Verifying the reliability of CFD domain decomposition technique on modelling the airflow field inside a naturally ventilated cattle barn

Abstract

Conventionally, the airflow fields outside and inside the naturally ventilated livestock buildings are modelled simultaneously in one computational domain using CFD (Computational Fluid Dynamics). The presence of surrounding buildings, indoor facilities and animals for large scale cattle barns make the required computational power extremely high and even unfordable to achieve simulation results with reasonable accuracy. The Domain Decomposition Technique (DDT), dividing simulations into two separate steps, is an alternative CFD framework to provide sufficient accuracy with affordable computations at each step. The objective of this study was to verify the reliability of DDT on modelling the airflow fields inside a naturally ventilated cattle barn (NVCB) by employing wind tunnel measurements. The exterior airflow fields around the targeted NVCB, which was opened with varying opening ratios, were first simulated to obtain the airflow boundary conditions at sidewall openings by applying exterior wind conditions at the inlet of the computational domain.

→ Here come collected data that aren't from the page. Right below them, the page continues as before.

This is an optimization exercise on Yosys and OpenROAD, whose aim is small area, a short achievable clock period and few clock cycles, not a production implementation. No run shown here included a check of the RTL's function; only the layout flow was run. No activity file was given, so power comes from the tool's default toggle rates.

==> flow/design.v, too long to show whole: its modules and the start of the top module <==
// module bkosc: 895 lines
module bkosc (
    input  wire        clk,
    input  wire        rst,
    input  wire        cmd_valid,
    output wire        cmd_ready,
    input  wire [31:0] cmd_data,
    output wire        rsp_valid,
    input  wire        rsp_ready,
    output wire [31:0] rsp_data,
    output wire        pls_valid,
    input  wire        pls_ready,
    output wire [2:0]  pls_chan,
    output wire [31:0] pls_time,
    output wire [31:0] pls_delta
);
  // ...
==> flow/flow/run.sh <==
#!/bin/bash
# Standard ORFS layout, with timing repair aimed at a setup margin below the clock
# period (the SDC and its 15 ns clock are unchanged).
set -euo pipefail
bash standard.sh SETUP_SLACK_MARGIN=${FLOW_SETUP_MARGIN:-9} finish > standard_flow.log 2>&1
==> flow/standard.sh <==
#!/bin/bash
# synth_recipe.tcl (not shown) runs the flow's synth.tcl, then flattens the netlist and writes it again
# the make line also repeats each setting of config.mk as NAME=value (left out here)
make -C /OpenROAD-flow-scripts/flow DESIGN_CONFIG=/design/flow/config.mk WORK_HOME=/design/flow/orfs CLKGATE_MAP_FILE= SYNTH_SCRIPT=/design/flow/synth_recipe.tcl "${@:-finish}"
==> flow/config.mk <==
export PLATFORM = sky130hd
export DESIGN_NAME = bkosc
export DESIGN_NICKNAME = bkosc
export VERILOG_FILES = /design/flow/design.v
export SDC_FILE = /design/flow/constraint.sdc
export NUM_CORES = 4
export LEC_CHECK = 0
export ABC_CLOCK_PERIOD_IN_PS = 4000
export CAP_MARGIN = 20
export CORE_MARGIN = 2
export CORE_UTILIZATION = 40
export PLACE_DENSITY = 0.6
export SLEW_MARGIN = 20
==> flow/constraint.sdc <==
create_clock -name core_clock -period 15.0 [get_ports {clk}]
set_input_delay 3.0000 -clock core_clock [delete_from_list [all_inputs] [get_ports {clk}]]
set_output_delay 3.0000 -clock core_clock [all_outputs]
set_load 0.01 [all_outputs]
Context: an optimization exercise on an open-source flow, tuned for small area. The choices shown serve that exercise and are no tape-out recipe.
RTL that was checked went through simulation tests only; none was proved equivalent to the original.
Power and IR drop assume default switching activity.

## ook_core
module ook_core (
    input  wire        clk,
    input  wire        rst,               
    input  wire        edge_valid,        
    input  wire        edge_carrier,      
    input  wire [31:0] edge_duration,     
    input  wire        tick,              
    input  wire        service,           
    input  wire [31:0] cfg_pulse_min,
    input  wire [31:0] cfg_pulse_max,
    input  wire [31:0] cfg_eop_min,
    input  wire [31:0] cfg_pre_min,
    input  wire [31:0] cfg_zero_min,
    input  wire [31:0] cfg_zero_max,
    input  wire [31:0] cfg_one_min,
    input  wire [31:0] cfg_one_max,
    input  wire [7:0]  cfg_confirm_threshold,
    input  wire [31:0] cfg_window_ticks,
    input  wire [31:0] cfg_idle_ticks,
    input  wire        cfg_fallback,
    input  wire [31:0] cfg_frame_timeout_ticks,
    input  wire        cfg_temp_signed,
    output reg         reading_valid,
    output wire [31:0] reading,           
    output reg         err_valid,         
    output wire [2:0]  err_reason,
    output reg         noconf_valid       
);
For scale: roughly 1,700 cells after synthesis, roughly 340 flip-flops, ~440 I/O pins, about 20,000 sq um of cells after synthesis.
make LEC_CHECK=0 CAP_MARGIN=20 CORE_MARGIN=2 CORE_UTILIZATION=40 PLACE_DENSITY=0.6 SLEW_MARGIN=20 SYNTH_HIERARCHICAL=1 finish   # period 20.0 ns
run.sh (not shown) runs the stock make flow with config.mk's settings and CLKGATE_MAP_FILE= SYNTH_SCRIPT=/design/flow/synth_recipe.tcl, a recipe that flattens the netlist after the stock synthesis.
The first run finished but failed the layout checks on negative setup slack.
Edit:
--- a/flow/design.v
+++ b/flow/design.v
@@ -112,55 +112,65 @@
             2'd0: slot = q_data[35:0];
             2'd1: slot = q_data[71:36];
             2'd2: slot = q_data[107:72];
             default: slot = q_data[143:108];
         endcase
     end
     wire [35:0] head = q_empty ? payload : slot;
-    wire        match   = rec_valid & (head == rec_raw);
-    wire [7:0]  cnt1    = match ? rec_count + 8'd1 : 8'd1;
-    wire [7:0]  thr     = (cfg_confirm_threshold == 8'd0) ? 8'd1 : cfg_confirm_threshold;
-    wire        confirm = pop & (cnt1 == thr);
+    wire        eq_hi   = (head[35:1] == rec_raw[35:1]);
+    wire        match   = rec_valid & eq_hi & (head[0] == rec_raw[0]);
+    wire [7:0]  cnt_inc = rec_count + 8'd1;
+    wire [7:0]  cnt1    = match ? cnt_inc : 8'd1;
+    wire        thr_le1 = ~|cfg_confirm_threshold[7:1];
+    wire        conf_m  = (cnt_inc == cfg_confirm_threshold);
+    wire        confirm = pop & (match ? conf_m : thr_le1);
     wire        opening = pop & ~rec_valid;
     wire        rv1     = pop ? ~confirm : rec_valid;
-    wire [31:0] f_base   = edge_valid ? 32'd0 : frame_tm;
-    wire [31:0] f_inc    = inc32(f_base);
-    wire        f_run    = tick & (st1 != ST_IDLE) & (|cfg_frame_timeout_ticks);
-    wire        timeout  = f_run & (f_inc == cfg_frame_timeout_ticks);
-    wire [31:0] w_base   = opening ? 32'd0 : win_tm;
-    wire [31:0] w_inc    = inc32(w_base);
-    wire        w_run    = tick & rv1 & (|cfg_window_ticks);
-    wire        w_fire   = w_run & (w_inc == cfg_window_ticks);
-    wire [31:0] i_base   = (opening | (edge_valid & s_pre)) ? 32'd0 : idle_tm;
-    wire [31:0] i_inc    = inc32(i_base);
-    wire        i_run    = tick & rv1 & (|cfg_idle_ticks);
-    wire        i_fire   = i_run & (i_inc == cfg_idle_ticks);
+    wire [31:0] f_inc    = inc32(frame_tm);
+    wire        f_hiz    = ~|cfg_frame_timeout_ticks[31:1];
+    wire        f_run    = tick & (st1 != ST_IDLE) & (cfg_frame_timeout_ticks[0] | ~f_hiz);
+    wire        timeout  = f_run & (edge_valid ? (cfg_frame_timeout_ticks[0] & f_hiz)
+                                               : (f_inc == cfg_frame_timeout_ticks));
+    wire [31:0] f_next   = edge_valid ? {31'd0, f_run} : (f_run ? f_inc : frame_tm);
+    wire [31:0] w_inc    = inc32(win_tm);
+    wire        w_hiz    = ~|cfg_window_ticks[31:1];
+    wire        w_run    = tick & rv1 & (cfg_window_ticks[0] | ~w_hiz);
+    wire        w_fire   = w_run & (opening ? (cfg_window_ticks[0] & w_hiz)
+                                            : (w_inc == cfg_window_ticks));
+    wire [31:0] w_next   = opening ? {31'd0, w_run} : (w_run ? w_inc : win_tm);
+    wire        i_clr    = opening | (edge_valid & s_pre);
+    wire [31:0] i_inc    = inc32(idle_tm);
+    wire        i_hiz    = ~|cfg_idle_ticks[31:1];
+    wire        i_run    = tick & rv1 & (cfg_idle_ticks[0] | ~i_hiz);
+    wire        i_fire   = i_run & (i_clr ? (cfg_idle_ticks[0] & i_hiz)
+                                          : (i_inc == cfg_idle_ticks));
+    wire [31:0] i_next   = i_clr ? {31'd0, i_run} : (i_run ? i_inc : idle_tm);
     wire        close    = w_fire | i_fire;
     always @(posedge clk) begin
         if (append)
             frame_sr <= payload;
         if (edge_valid & s_pre)
             frame_cnt <= CNT_START;
         else if (append)
             frame_cnt <= {frame_cnt[4:0], frame_cnt[5] ^ frame_cnt[4]};
-        frame_tm  <= f_run ? f_inc : f_base;
+        frame_tm  <= f_next;
         if (complete) begin
             case (q_wp)
                 2'd0: q_data[35:0]    <= payload;
                 2'd1: q_data[71:36]   <= payload;
                 2'd2: q_data[107:72]  <= payload;
                 default: q_data[143:108] <= payload;
             endcase
         end
         if (pop) begin
             rec_raw   <= head;
             rec_count <= cnt1;
         end
-        win_tm    <= w_run ? w_inc : w_base;
-        idle_tm   <= i_run ? i_inc : i_base;
+        win_tm    <= w_next;
+        idle_tm   <= i_next;
         low_conf  <= rv1;
         temp_signed_q <= cfg_temp_signed;
         err_code  <= timeout ? E_TIMEOUT :
                      (s_noise ? E_NOISE : (e_prem ? E_PREMATURE : E_ORDER));
         if (rst) begin
             asm_state     <= ST_IDLE;
             q_rp          <= 2'd0;
After rerunning: With this change the flow completed without violations; utilization drops by 4.1 points; total power climbs by 46%; wire length drops by 4.1%; hold slack barely changes; sequential power climbs by about 19%; clock power drops by about 10%; worst setup slack gets better by 2.1 ns.
The RTL of the first run of this note was laid out without a check of its function.

## port drivers added, routing unchanged
Ports are ideal in the flow. The routed layouts listed here were re-timed in OpenROAD.
Step 1 sets driving cells, clkbuf_16 on the clock port and buf_2 on the other inputs (assumed; they add their load-dependent delay and slew).
Step 2 times the ports against the registers' clock, not the clock port: input delays grow and output delays shrink by t, the midpoint of the rising clock arrivals with the driver on.
a / b / c = ideal / step 1 / step 2; a / b = the first two.
run	shift t [ns]	setup WS [ns]	worst slew at a driven data input, ns
the first run	0.598	-1.269 / -1.265 / -1.863	0.13
the second run	0.575	0.846 / 0.874 / 0.299	0.13
For the first run, which loses most, drivers alone change the setup slack by +0.004 ns; drivers and shift together by -0.594 ns.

The interior airflow of the targeted NVCB, were secondly simulated by applying the achieved airflow boundary conditions at sidewall openings from the first step simulation. The interior airflow fields obtained by DDT were in good agreement with wind tunnel measurements. This indicates that DDT can provide an alternative for CFD application in large-scale NVCB with presence of surrounding buildings, indoor facilities and animals, though these had not been considered in this study.